JORGE MUÑOA (MADRID)
Hace siete años, en
1993, pocos meses después de abandonar el puesto en el que
permaneció desde 1965 hasta los Juegos Olímpicos de Barcelona, la
Asociación Española de Entrenadores decidió por unanimidad
homenajearle. Cuando sus compañeros le comunicaron la idea, el
técnico manchego, único español que forma parte del Salón de la
Fama del Baloncesto en Springfield (Massachussets), se negó en
rotundo. «Nos dijo que él pensaba seguir entrenando y que si le
hacíamos un homenaje sería igual que retirarle», recordaba en las
puertas de la capilla ardiente el director de la Escuela Nacional
de Entrenadores, Manolo Coloma, amigo personal y colaborador de
Díaz Miguel entre el 82 y el 83 en la selección española.
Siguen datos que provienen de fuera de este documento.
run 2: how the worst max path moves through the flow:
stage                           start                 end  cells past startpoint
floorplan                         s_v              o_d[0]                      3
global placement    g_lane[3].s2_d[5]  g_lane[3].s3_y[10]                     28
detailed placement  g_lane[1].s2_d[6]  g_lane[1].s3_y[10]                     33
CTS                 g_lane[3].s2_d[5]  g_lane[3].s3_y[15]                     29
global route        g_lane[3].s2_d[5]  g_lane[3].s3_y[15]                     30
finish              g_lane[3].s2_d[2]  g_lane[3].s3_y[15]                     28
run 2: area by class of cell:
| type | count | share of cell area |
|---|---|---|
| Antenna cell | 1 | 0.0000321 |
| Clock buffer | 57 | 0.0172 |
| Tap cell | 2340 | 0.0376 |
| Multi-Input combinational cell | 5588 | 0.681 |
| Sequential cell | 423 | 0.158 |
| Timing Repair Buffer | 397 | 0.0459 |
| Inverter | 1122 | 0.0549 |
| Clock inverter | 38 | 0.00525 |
El gran impulsor del baloncesto nacional mantuvo esa ilusión por los banquillos hasta el final de sus días, como si nada de lo que ya había logrado fuera suficiente porque ese era su carácter: metódico y detallista hasta la exasperación en el trabajo que le apasionaba para luego convertirse en una persona abierta y afable que también estaba enamorado de la moda. Esos mismos técnicos recuerdan que Díaz Miguel fue el primero en traer las defensas presionantes al baloncesto español; en colocar como alero a Andrés Jiménez, que en su club era pívot; en hacer debutar a Juan Antonio Corbalán con diecisiete años cuando todavía era junior; o en utilizar el vídeo y las estadísticas para preparar los encuentros como le habían enseñado en Estados Unidos los míticos Lou Carnesseca y Dean Smith.
Pero Antonio también tenía recuerdos y, uno en concreto, muy especial. En 1980, el cáncer se cruzó por primera vez en su camino y le dejó viudo. Su anterior esposa, madre de sus dos hijas mayores, Almudena y Elsa, falleció tras varios meses de enfermedad. Mientras convalecía, Antonio, que mataba el gusanillo por jugar con el Plumillas, un equipo formado por ex jugadores y periodistas, se presentó antes de un partido y explicó a los compañeros de pachanga que su mujer necesitaba sangre.